54『厄介な陰謀』前半ロベルト視点、後半……

 ローズウェル王国の中枢、王が住む城の一室にある宰相の部屋に一羽の鳥が飛んできて窓ガラスをつついた。


 部屋の主であるロベルト・ダスティア宰相が窓枠を開けると鳥はひらりと止まり木に向かうと自分の両足に巻き付けられた物をつついてはずすように促してきた。


 空を飛ぶ鳥はあまり重さのある羊皮紙の長文を運ぶのには向かないが、どこから離してもきちんと城へ戻ってくる賢い鳥だ。


 本来なら布のリボンに伝言を書いて、鳥の足に巻き付けるのだが、今日戻ってきた鳥は両足に丁寧に折り畳まれた紙が巻かれていた。


「二通? お前、重くなかったのか?」


 言葉を解するとは思っていないが、運んできた鳥にえさとなる魚をすり身にして蒸した団子を摘まんで口へ入れてやる。

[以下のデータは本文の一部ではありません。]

Source: an optimization exercise on an open RTL-to-GDS flow (aim: small area, a short achievable clock period and few clock cycles per item). Production flows keep margins and buffers that such runs may drop. Where RTL was checked, it was by simulation tests only, not by an equivalence proof against the original. The RTL of runs 1 to 5 was laid out without a check of its function. Power is estimated from default activity; no workload was simulated.

--- design/flow/config.mk ---
export PLATFORM = sky130hd
export DESIGN_NAME = olidx_voice_codec
export DESIGN_NICKNAME = olidx_voice_codec
export VERILOG_FILES = /design/flow/design.v
export SDC_FILE = /design/flow/constraint.sdc
export NUM_CORES = 4
export LEC_CHECK = 0
export ABC_CLOCK_PERIOD_IN_PS = 2500
export CAP_MARGIN = 20
export CORE_MARGIN = 2
export CORE_UTILIZATION = 40
export PLACE_DENSITY = 0.6
export SETUP_SLACK_MARGIN = 5
export SLEW_MARGIN = 20
--- design/flow/constraint.sdc ---
create_clock -name core_clock -period 9.0 [get_ports {clk}]
set_input_delay 1.8000 -clock core_clock [delete_from_list [all_inputs] [get_ports {clk}]]
set_output_delay 1.8000 -clock core_clock [all_outputs]
set_load 0.01 [all_outputs]
--- design/flow/design.v ---
module olidx_voice_codec (
    input  wire       clk,
    input  wire       rst,         
    input  wire       in_valid,
    output wire       in_ready,
    input  wire [7:0] in_data,
    input  wire       in_unpack,   
    output wire       out_valid,
    input  wire       out_ready,
    output wire [7:0] out_data,
    output wire       out_last,
    output wire [6:0] out_chk
);
    function automatic dec_cons(input m, input v, input [4:0] s);
        begin
            if (!v && !m)     dec_cons = (s <= 5'd20);
            else if (!v)      dec_cons = !(s == 5'd11 || s == 5'd14 || s == 5'd17 || s == 5'd20);
            else if (!m)      dec_cons = 1'b1;
            else              dec_cons = !(s == 5'd9 || s == 5'd15 || s == 5'd16);
        end
    endfunction
    function automatic dec_prod(input m, input v, input [4:0] s);
        begin
            if (!v && !m)     dec_prod = !(s == 5'd11 || (s >= 5'd13 && s <= 5'd19));
            else if (!v)      dec_prod = 1'b1;
            else if (!m)      dec_prod = !(s == 5'd9 || s == 5'd15 || s == 5'd16);
            else              dec_prod = 1'b1;
        end
    endfunction
    reg        mode;        
    reg  [2:0] sec;         
    reg  [4:0] k;           
    reg  [2:0] hb;          
    reg  [4:0] hc;          
    reg  [7:0] hd;          
    reg  [5:0] he;          
    reg  [7:0] hf;          
    reg  [7:0] ir;
    reg        ir_u, ir_v;
    reg  [7:0] o_data;
    reg        o_v, o_last, o_new;
    reg  [6:0] ck;
    reg  [7:0] s_data;
    reg        s_v, s_last;
    reg        rdy;
    wire voice = (sec == 3'd6);
    wire first = (sec == 3'd0) && (k == 5'd0);
    wire lastb = voice && (k == 5'd28);
    wire cons  = dec_cons(mode, voice, k);
    wire prod  = dec_prod(mode, voice, k);
    wire need  = cons || (mode && (voice ? (k == 5'd9 || k == 5'd15 || k == 5'd16)
                                          : (k == 5'd11 || k == 5'd14 || k == 5'd17)));
    wire send  = voice ? (k == 5'd28) : (mode ? (k == 5'd20) : (k == 5'd24));
    wire go    = (!need || ir_v) && (!prod || !s_v);
    wire push  = go && prod;
    wire take  = go && cons;
    wire ld_o  = !o_v || out_ready;
    wire [2:0] sec_a  = send ? (voice ? 3'd0 : sec + 3'd1) : sec;
    wire [4:0] k_a    = send ? 5'd0 : k + 5'd1;
    wire [2:0] sec_n  = go ? sec_a : sec;
    wire [4:0] k_n    = go ? k_a : k;
    wire       cons_n = dec_cons(mode, sec_n == 3'd6, k_n);
    wire       prod_n = dec_prod(mode, sec_n == 3'd6, k_n);
    wire sv1  = !s_v && push && lastb;                        
    wire sv0  = s_v ? o_v : (push && (lastb || o_v));         
    wire irv1 = rdy || (ir_v && !take);                        
    wire irv0 = !rdy && ir_v && !take;                         
    wire ov1  = s_v || (push && !lastb);
    wire on1  = push && !lastb;
    wire rd1  = cons_n && (!prod_n || !sv1);
    wire rd0  = cons_n && (!prod_n || !sv0);
    reg s_v_n, rdy_n, o_v_n, o_new_n, ir_v_n;
    always @* begin
        ir_v_n = in_valid ? irv1 : irv0;
        if (out_ready) begin
            s_v_n = sv1; o_v_n = ov1;        o_new_n = on1;
            rdy_n = !ir_v_n || rd1;
        end else begin
            s_v_n = sv0; o_v_n = o_v || ov1; o_new_n = on1 && !o_v;
            rdy_n = !ir_v_n || rd0;
        end
    end
    wire [6:0] ck_sub = (o_last ? 7'd0 : ck) - s_data[6:0];
    wire [6:0] ck_new = ck - o_data[6:0];
    wire [6:0] ck1 = s_v ? ck_sub : o_new ? ck_new : (o_v && o_last) ? 7'd0 : ck;
    wire [6:0] ck0 = (s_v && !o_v) ? ck_sub : o_new ? ck_new : ck;
    reg [7:0] b;
    always @* begin
        b = ir;
        if (!mode && !voice) begin
            case (k)
                5'd12: b = {4'b0, ir[1:0], hb[1:0]};
                5'd20: b = {1'b0, ir[3:0], hb};
                5'd21: b = {3'b0, hc};
                5'd22: b = hd;
                5'd23: b = {2'b0, he};
                5'd24: b = hf;
                default: b = ir;
            endcase
        end else if (!mode) begin
            case (k)
                5'd8:  b = {3'b0, ir[4:0]};
                5'd10: b = {4'b0, ir[0], hb};
                5'd17: b = {1'b0, ir[2:0], hd[2:0], hc[2]};
                default: b = ir;
            endcase
        end else if (!voice) begin
            case (k)
                5'd11: b = {6'b0, ir[1:0]};
                5'd12: b = {6'b0, ir[3:2]};
                5'd13: b = {5'b0, ir[2:0]};
                5'd14: b = {6'b0, ir[1:0]};
                5'd15: b = {5'b0, ir[4:2]};
                5'd17: b = {7'b0, ir[0]};
                5'd18: b = {3'b0, ir[5:1]};
                5'd20: b = {4'b0, hd[6:3]};
                default: b = ir;
            endcase
        end else begin
            case (k)
                5'd8:  b = {3'b0, ir[4:0]};
                5'd9:  b = {5'b0, ir[2:0]};
                5'd10: b = {7'b0, ir[3]};
                5'd15: b = {7'b0, ir[0]};
                5'd16: b = {5'b0, ir[3:1]};
                5'd17: b = {5'b0, ir[6:4]};
                default: b = ir;
            endcase
        end
    end
    always @(posedge clk) begin
        if (rdy) begin
            ir   <= in_data;
            ir_u <= in_unpack;
        end
        if (go && first)
            mode <= ir_u;
        if (rst) begin
            sec   <= 3'd0;
            k     <= 5'd0;
            rdy   <= 1'b1;
            ir_v  <= 1'b0;
            s_v   <= 1'b0;
            o_v   <= 1'b0;
            o_new <= 1'b0;
            ck    <= 7'd0;
        end else begin
            sec   <= sec_n;
            k     <= k_n;
            rdy   <= rdy_n;
            ir_v  <= ir_v_n;
            s_v   <= s_v_n;
            o_v   <= o_v_n;
            o_new <= o_new_n;
            ck    <= out_ready ? ck1 : ck0;
        end
    end
    always @(posedge clk) begin
        if (k == 5'd9 || k == 5'd11 || k == 5'd13) hb <= ir[2:0];
        if (k == 5'd14) hc[1:0] <= ir[1:0];
        if (k == 5'd15) hc[4:2] <= ir[2:0];
        if ((k == 5'd13 && mode) || (k == 5'd16 && !mode)) hd <= ir;
        if (k == 5'd17) he[0] <= ir[0];
        if (k == 5'd18) he[5:1] <= ir[4:0];
        if (k == 5'd19) hf <= ir;
    end
    always @(posedge clk) begin
        if (ld_o) begin
            o_data <= s_v ? s_data : b;
            o_last <= s_v && s_last;
        end
        if (!s_v) begin
            s_data <= b;
            s_last <= lastb;
        end
    end
    assign in_ready  = rdy;
    assign out_valid = o_v;
    assign out_data  = o_data;
    assign out_last  = o_last;
    assign out_chk   = ck;
endmodule
--- design/flow/flow/run.sh ---
#!/bin/bash
# Standard ORFS layout (the standard.sh) with a tighter timing-repair
# target, no footprint restriction on resizing and plain buffers on the ports.
# The full make output goes to standard.log in this folder.
bash standard.sh SETUP_SLACK_MARGIN=6.3 MATCH_CELL_FOOTPRINT=0 'BUFFER_PORTS_ARGS=-buffer_cell sky130_fd_sc_hd__buf_2'  finish > standard.log 2>&1
--- design/flow/standard.sh ---
#!/bin/bash
# synth_recipe.tcl (not shown) runs the flow's synth.tcl, then flattens the netlist and writes it again
# the make line also repeats each setting of config.mk as NAME=value (left out here)
make -C /OpenROAD-flow-scripts/flow DESIGN_CONFIG=/design/flow/config.mk WORK_HOME=/design/flow/orfs CLKGATE_MAP_FILE= SYNTH_SCRIPT=/design/flow/synth_recipe.tcl "${@:-finish}"
==> impl_metrics.tcl, run 1 <==
set metrics [dict create \
    first_pass_iters 7 \
    ys_ff_latch 78 \
    max_freq_mhz 290.0 \
    die_w_um 112.1 \
    hold_viol_final 0 \
    io_pins 31 \
    leakagePower_nw 2.345 \
    status "timing/DRC/antenna clean" \
    worst-path-max-fanout 6 \
    grt_max_degree 24 \
    wirelength_mm 13.84 \
    clkTransAtPathRegs_ns 0.06 \
    path_cells "ha_4 > and3_4 > ha_4 > and4bb_4 > nand2_2 > a311oi_4 > or4b_4 > buf_4 > a2bb2oi_4 > nand2_2 > or4_4 > and4b_1 > o311ai_1" \
    track_usage_pct 21.55 \
    required_ns 9.25 \
    drive_gt1_share_pct 30.85 \
    cts_buffers 9 \
    antenna_found_initial 0 \
    crit_family "simple AND/OR/NAND/NOR gates" \
    vias 4305 \
    fin_skew_ns 0.004602 \
    synth_area_mm2 0.004676 \
    critPathMaxStageDelay_ns 0.52 \
    syn_area_per_cell_um2 9.661 \
    gp_congestion 0.8992 \
    hp-class "register to register" \
    synth_nets 516 \
    finalMaxSlewViolations 0 \
    drtIter0Drc 416 \
    antenna_cells 0 \
    irDropWorstVdd_v 0.00008460 \
    ant_nets 0 \
    syn2layout_area_growth_pct 29.19 \
    rsz0062_at_grt "yes" \
    portBuffers 30 \
    hold_ws_ns 0.4194 \
    grt_pass1_wl_mm 21.22 \
    clock_latency_ns 0.34 \
    fin_crit_sh_pct 38.32 \
    tightest_slew_ns 0.9557 \
    ctsLongestPathBuffers 2 \
    wl_per_cell_um 19.94 \
    fin_util_pct 52.90 \
    startpoint_type "register" \
    die_area_mm2 0.01257 \
    syn_inst 484 \
    fin_nets 578 \
    rows 39 \
    arrival_ns 3.70 \
    htree_num_levels 3 \
    fin_total_pwr_uw 906.4 \
    design.core.area_mm2 0.01142 \
    cp_num_buf_inv 1 \
    maxCapViolCount 0 \
    cts_root_buffer "clkbuf_16" \
    yosys_warnings 1 \
    setup.worst_path.class "register to register" \
    power.density_mw_per_mm2 150.0 \
    setup_violations 0 \
    async_flop_share_pct 0 \
    start_util_pct 40.95 \
    fin_tns_setup_ns 0 \
    crit_slowest_cell "or4_4" \
    cts_hold_buf 0 \
    cp-end-kind "register" \
    stdcell_area_mm2 0.006041 \
    ys.flop_type "edfxtp_1" \
    dp_hpwl_mm 8.986 \
    layout_min_cycle_time_ns 3.449 \
    die_h_um 112.1 \
    grt.overflow.total 0 \
    synth_edf_count 50 \
    rrSetupSlack_ns 5.55 \
    cts_tree "built" \
    viasPerCell 6.203 \
    grt_pass1_vias 3885 \
    seq_area_frac_synth_pct 44.10 \
    drc 0 \
    ys_types 83 \
    dpl_cell_area_mm2 0.005029 \
    relSlewSlack_pct 35.86 \
    cts.sinks 78 \
]
path summary, 6_finish.rpt:
check | startpoint | endpoint | depth (start not counted)
setup reg to reg | k[1]$_SDFF_PP0_ | rdy$_SDFF_PP1_ | 13
setup / recovery | k[1]$_SDFF_PP0_ | rdy$_SDFF_PP1_ | 13
hold / removal | ir_u$_DFFE_PP_ | mode$_DFFE_PP_ | 0
hold reg to reg | ir_u$_DFFE_PP_ | mode$_DFFE_PP_ | 0
where the power goes:
group / internal (mW) / switching [mW]
Combinational: 0.0543 / 0.0581
Sequential: 0.392 / 0.0135
Clock: 0.243 / 0.145
Total: 0.690 / 0.216
sequential cells by signal, indices dropped and copies added, names as in the netlist, 6 cells and up:
name	cells
s_data	8
hd	8
o_data	8
hf	8
ir	8
ck	7
he	6
synth_stat cells, types with 5 or more instances:
cell | number | area share, %
a221o_1 | 5 | 1.1
a21o_1 | 10 | 1.6
dfxtp_1 | 28 | 12
o21ai_0 | 19 | 2.0
a221oi_1 | 15 | 2.8
nand2b_1 | 9 | 1.2
xor2_1 | 5 | 0.94
a222oi_1 | 5 | 1.1
nor2_1 | 34 | 2.7
xnor2_1 | 7 | 1.3
nor2b_1 | 13 | 1.7
inv_1 | 24 | 1.9
a31oi_1 | 10 | 1.3
ha_1 | 17 | 4.5
a211oi_1 | 5 | 0.80
a21oi_1 | 31 | 3.3
nor3_1 | 7 | 0.75
buf_2 | 6 | 0.64
nor4_1 | 5 | 0.67
edfxtp_1 | 50 | 32
and2_1 | 6 | 0.80
clkbuf_1 | 20 | 1.6
nand2_1 | 43 | 3.5
and3_1 | 7 | 0.94
a22oi_1 | 10 | 1.6
repair_timing:
| action | CTS | global route |
|---|---|---|
| gates cloned | 1 | 0 |
| setup endpoints to repair | 43 | 36 |
| resized for setup | 34 | 48 |
| pin swaps | 9 | 23 |
| setup buffers | 15 | 32 |
layer usage:
metal / vias to the layer above / GRT usage [%] / wire length (µm)
met5: - / 0 / 0
met4: 0 / 6.992 / 345
met3: 36 / 5.670 / 1061
met2: 236 / 33.49 / 6454
met1: 2053 / 29.48 / 5977
li1: 1980 / - / -
final cells by class:
class	instances	area (µm²)
fill	985	5378
multi-input combinational	350	2801
sequential	78	2085
timing repair buffer	79	536.8
clock buffer	11	232.7
tap	143	178.9
inverter	28	122.6
clock inverter	5	83.83
logic make-up (layout without fill, tap and decap cells):
kind of cell | count (synthesis) | in the layout | synth area share [%]
flops | 78 | 78 | 44.10
fa+ha+maj | 20 | 20 | 5.619
buf+inv | 57 | 123 | 4.897
simple gates | 154 | 155 | 17.66
mux | 6 | 6 | 1.338
compound gates | 157 | 157 | 24.14
xor+xnor | 12 | 12 | 2.248
per-stage QoR:
stage                     cells  setup slack (ns)
after floorplan             484             5.617
after global placement      630             5.012
after detailed placement    630             4.853
after CTS                   662             5.580
after global routing        694             5.436
final                       694             5.551
placed cells by master, fill, tap and decap left out, types with 5 or more instances in the layout:
cell type	count
a31oi_1	9
edfxtp_1	50
ha_1	12
dfxtp_4	5
dfxtp_1	20
a21oi_1	31
buf_2	30
xnor2_1	7
and3_1	5
a222oi_1	5
nor2b_1	12
nand3b_1	5
inv_1	21
ha_4	5
clkbuf_16	9
nor2_1	28
buf_4	44
clkinvlp_4	6
nand2_1	41
buf_6	5
a221o_1	5
a221oi_1	15
a21o_1	10
and2_1	5
xor2_1	5
nand2b_1	8
o21ai_0	13
a22oi_1	10
==> run 2: changes to the inputs <==
--- a/design/flow/design.v
+++ b/design/flow/design.v
@@ -61,4 +61,6 @@
     wire [4:0] k_n    = go ? k_a : k;
-    wire       cons_n = dec_cons(mode, sec_n == 3'd6, k_n);
-    wire       prod_n = dec_prod(mode, sec_n == 3'd6, k_n);
+    wire       cons_a = dec_cons(mode, sec_a == 3'd6, k_a);
+    wire       prod_a = dec_prod(mode, sec_a == 3'd6, k_a);
+    wire       cons_n = go ? cons_a : cons;
+    wire       prod_n = go ? prod_a : prod;
     wire sv1  = !s_v && push && lastb;                        
==> run 2 against run 1 <==
Still clean. Sequential power barely moved. Via count shrank 1.4%. Worst hold slack better by 0.018 ns. Critical path depth fell by 12. Global-route usage is 1.6 points lower. Fmax grew 26%. Clock skew is 0.0022 ns higher. Routed wire length fell by 7.6%. Clock-buffer cell count decreased by 1. Critical endpoint is now out_data[4]. Largest cell class unchanged. Highest routed layer unchanged.
==> impl_metrics.tcl, run 2 <==
set metrics [dict create \
    status "timing/DRC/antenna clean" \
    yosys_warnings 1 \
    startpoint_type "register" \
    fin_skew_ns 0.006817 \
    path_cells "buf_2" \
    clkTransAtPathRegs_ns 0.06 \
    die_h_um 113.8 \
    grt_pass1_wl_mm 20.33 \
    first_pass_iters 6 \
    yosysMostFrequentCell "edfxtp_1" \
    ys_ff_latch 78 \
    worstSetupStartpoint "o_data[4]$_DFFE_PP_" \
    fin_nets 581 \
    fin_crit_sh_pct 30.31 \
    tightest_slew_ns 0.6598 \
    wl_per_cell_um 18.25 \
    ys_types 78 \
    async_flop_share_pct 0 \
    synth_area_mm2 0.004823 \
    seq_area_frac_synth_pct 42.75 \
    ant_nets 0 \
    cts_root_buffer "clkbuf_16" \
    layout_commonest_cell "edfxtp_1" \
    wirelength_mm 12.79 \
    maxCapViolCount 0 \
    crit_slowest_cell "edfxtp_1" \
    grt_pass1_vias 3944 \
    drc 0 \
    yosysTopAreaCell "edfxtp_1" \
    leakagePower_nw 2.229 \
    drtIter0Drc 420 \
    syn_inst 509 \
    max_freq_mhz 366.6 \
    cp_num_buf_inv 1 \
    fin_total_pwr_uw 871.1 \
    required_ns 7.20 \
    p_switching_uw 215.4 \
    design.core.area_mm2 0.01191 \
    drive_gt1_share_pct 24.73 \
    htree_num_levels 3 \
    swShare_pct 24.73 \
    internal-power_uw 655.7 \
    power_frac_comb_pct 11.3 \
    vias 4244 \
    gp_congestion 0.9133 \
    antenna_found_initial 0 \
    fin_util_pct 48.61 \
    netlist_top_cells_area "edfxtp_1 31%, dfxtp_1 12%, ha_1 4.4%" \
    fin_tns_setup_ns 0 \
    hold_viol_final 0 \
    worst-path-max-fanout 2 \
    cts_buffers 9 \
    worstReg2RegStart "k[0]$_SDFFE_PP0N_" \
    seq_power_share_pct 46.7 \
    cts_tree "built" \
    syn2layout_area_growth_pct 20.05 \
    portBuffers 30 \
    ys.flop_type "edfxtp_1" \
    synth_nets 541 \
    track_usage_pct 19.99 \
    grt.overflow.total 0 \
    antenna_cells 0 \
    setup.worst_path.class "register to output pin" \
    cts_hold_buf 0 \
    clock_latency_ns 0.34 \
    arrival_ns 0.93 \
    ctsLongestPathBuffers 2 \
    synth_top_area_share_pct 31.13 \
    grt_max_degree 34 \
    hold_start "ir_u$_DFFE_PP_" \
    clkPwrFrac_pct 42.1 \
    irDropWorstVdd_v 0.00008173 \
    cp-end-kind "output pin" \
    finalMaxSlewViolations 0 \
    syn_area_per_cell_um2 9.476 \
    critPathMaxStageDelay_ns 0.42 \
    crit_family "flip-flops" \
    cts.sinks 78 \
    power.density_mw_per_mm2 150.4 \
    io_pins 31 \
    final_cell_mix "50 x edfxtp_1, 43 x nand2_1, 34 x buf_4" \
    viasPerCell 6.054 \
    synth.top_cells.by_count "50 x edfxtp_1, 43 x nand2_1, 35 x inv_1, 34 x nor2_1, 31 x a21oi_1" \
    die_area_mm2 0.01295 \
    rsz0062_at_grt "yes" \
    start_util_pct 40.49 \
    die_w_um 113.8 \
    setup_violations 0 \
    layout_min_cycle_time_ns 2.728 \
    dp_hpwl_mm 8.591 \
    hp-class "register to register" \
    relSlewSlack_pct 56.01 \
    rows 40 \
    synth_edf_count 50 \
]
-- run 2: cell count changes after synthesis, sizes merged, moves of 5 or more --
cell,before,now
nand3,3,8
inv,26,35
nor3,9,15
nand4,1,6
and4b,1,6
a21o,10,3
-- run 2: area by class of cell --
class                           instances  area (µm²)
Inverter                               36       138.9
Clock inverter                          6       68.82
Timing Repair Buffer                   66       434.2
Multi-Input combinational cell        358        2651
Tap cell                              147       183.9
Clock buffer                           10       229.0
Fill cell                            1092        6121
Sequential cell                        78        2085
-- run 2: power groups by stage --
stage	Combinational, mW	Clock (mW)	Sequential (mW)
global placement	0.0814	0	0.416
detailed placement	0.0820	0	0.416
global route	0.110	0.387	0.408
floorplan	0.0614	0	0.412
finish	0.0981	0.367	0.406
CTS	0.0900	0.374	0.406
-- run 2: logic make-up (layout without fill, tap and decap cells) --
logic type               Yosys count  after routing  synth area share (%)
AO/OA/AOI/OAI                    148            148                 22.52
XOR/XNOR                          10             10                 1.816
adder cells (fa/ha/maj)           19             19                 5.240
buffers and inverters             73            118                 6.329
flip-flops                        78             78                 42.75
multiplexers                       3              3                0.6485
AND/OR/NAND/NOR                  178            178                 20.70
-- run 2: path summary, 6_finish.rpt --
kind	to	cells past startpoint	slack, ns
hold / removal	mode$_DFFE_PP_	0	0.44
setup / recovery	out_data[4]	1	6.27
setup reg to reg	o_data[5]$_DFFE_PP_	9	6.35
hold reg to reg	mode$_DFFE_PP_	0	0.44
-- run 2: layer usage --
layer | global-route usage, % | wire length, µm | share of wire (%) | vias up
met5 | 0 | 0 | 0 | -
met3 | 3.507 | 816 | 6.4 | 31
met2 | 30.86 | 5827 | 46 | 190
li1 | - | - | - | 2004
met1 | 26.86 | 5792 | 45 | 2019
met4 | 10.65 | 353 | 2.8 | 0
-- run 2: repair_timing --
item                                    4_1_cts  5_1_grt
pin swaps                                     3       12
endpoints found under the setup margin       55       32
gates resized for setup                      25       24
setup buffers                                11       21
-- run 2: per-stage QoR --
stage	setup WS, ns	hold WS, ns	instances	cell area, µm²
after detailed placement	5.681	0.4210	653	5074
after global routing	6.189	0.4497	701	5791
after floorplan	6.190	0.4003	509	4906
final	6.272	0.4377	701	5791
after global placement	5.759	0.4087	653	5074
after CTS	6.275	0.4355	680	5543
==> run 3: changes to the inputs <==
--- a/design/flow/config.mk
+++ b/design/flow/config.mk
@@ -11,2 +11,3 @@
 export CORE_UTILIZATION = 40
+export CTS_BUF_LIST = sky130_fd_sc_hd__clkbuf_8
 export PLACE_DENSITY = 0.6
==> run 3 against run 2 <==
Total power shrank 11%. Final cell count grew 0.29%. Sequential power is essentially flat. Via count shrank 0.42%. Critical endpoint unchanged.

 ガサガサと音を立てて外したそれは布や羊皮紙とは比べ物にならないほど軽い。


 これならば確かに両足に巻き付けられたとしてもなんなく飛べるだろう。


 折り畳まれた紙を広げると、愛娘の丸い可愛い字が、小さくびっしりと書き付けてあった。


 読み進めるうちに痛みだした頭を振り払い、はずしておいたもう一枚も読み進める。


 等間隔にぎっしりと並べられた筆記は読みやすいが、所々に癖が出ている。


「はぁ、なんだってこう次から次へと……」 

 

 期待でこちらに顔を向ける鳥に追加で団子を与えて、小間使いに世話を任せて部屋を出た。


 途中で捕まえた侍女にセオドア陛下への先触れに走らせ謁見をお願いしておく。


 王の執務室は城の上階に設えられていた。 元は比較的階下に有ったのだが、先代国王が何かにつけて政務から脱走を企てるまだ王太子だったセオドア陛下の脱走防止のために上階へ移行したらしい。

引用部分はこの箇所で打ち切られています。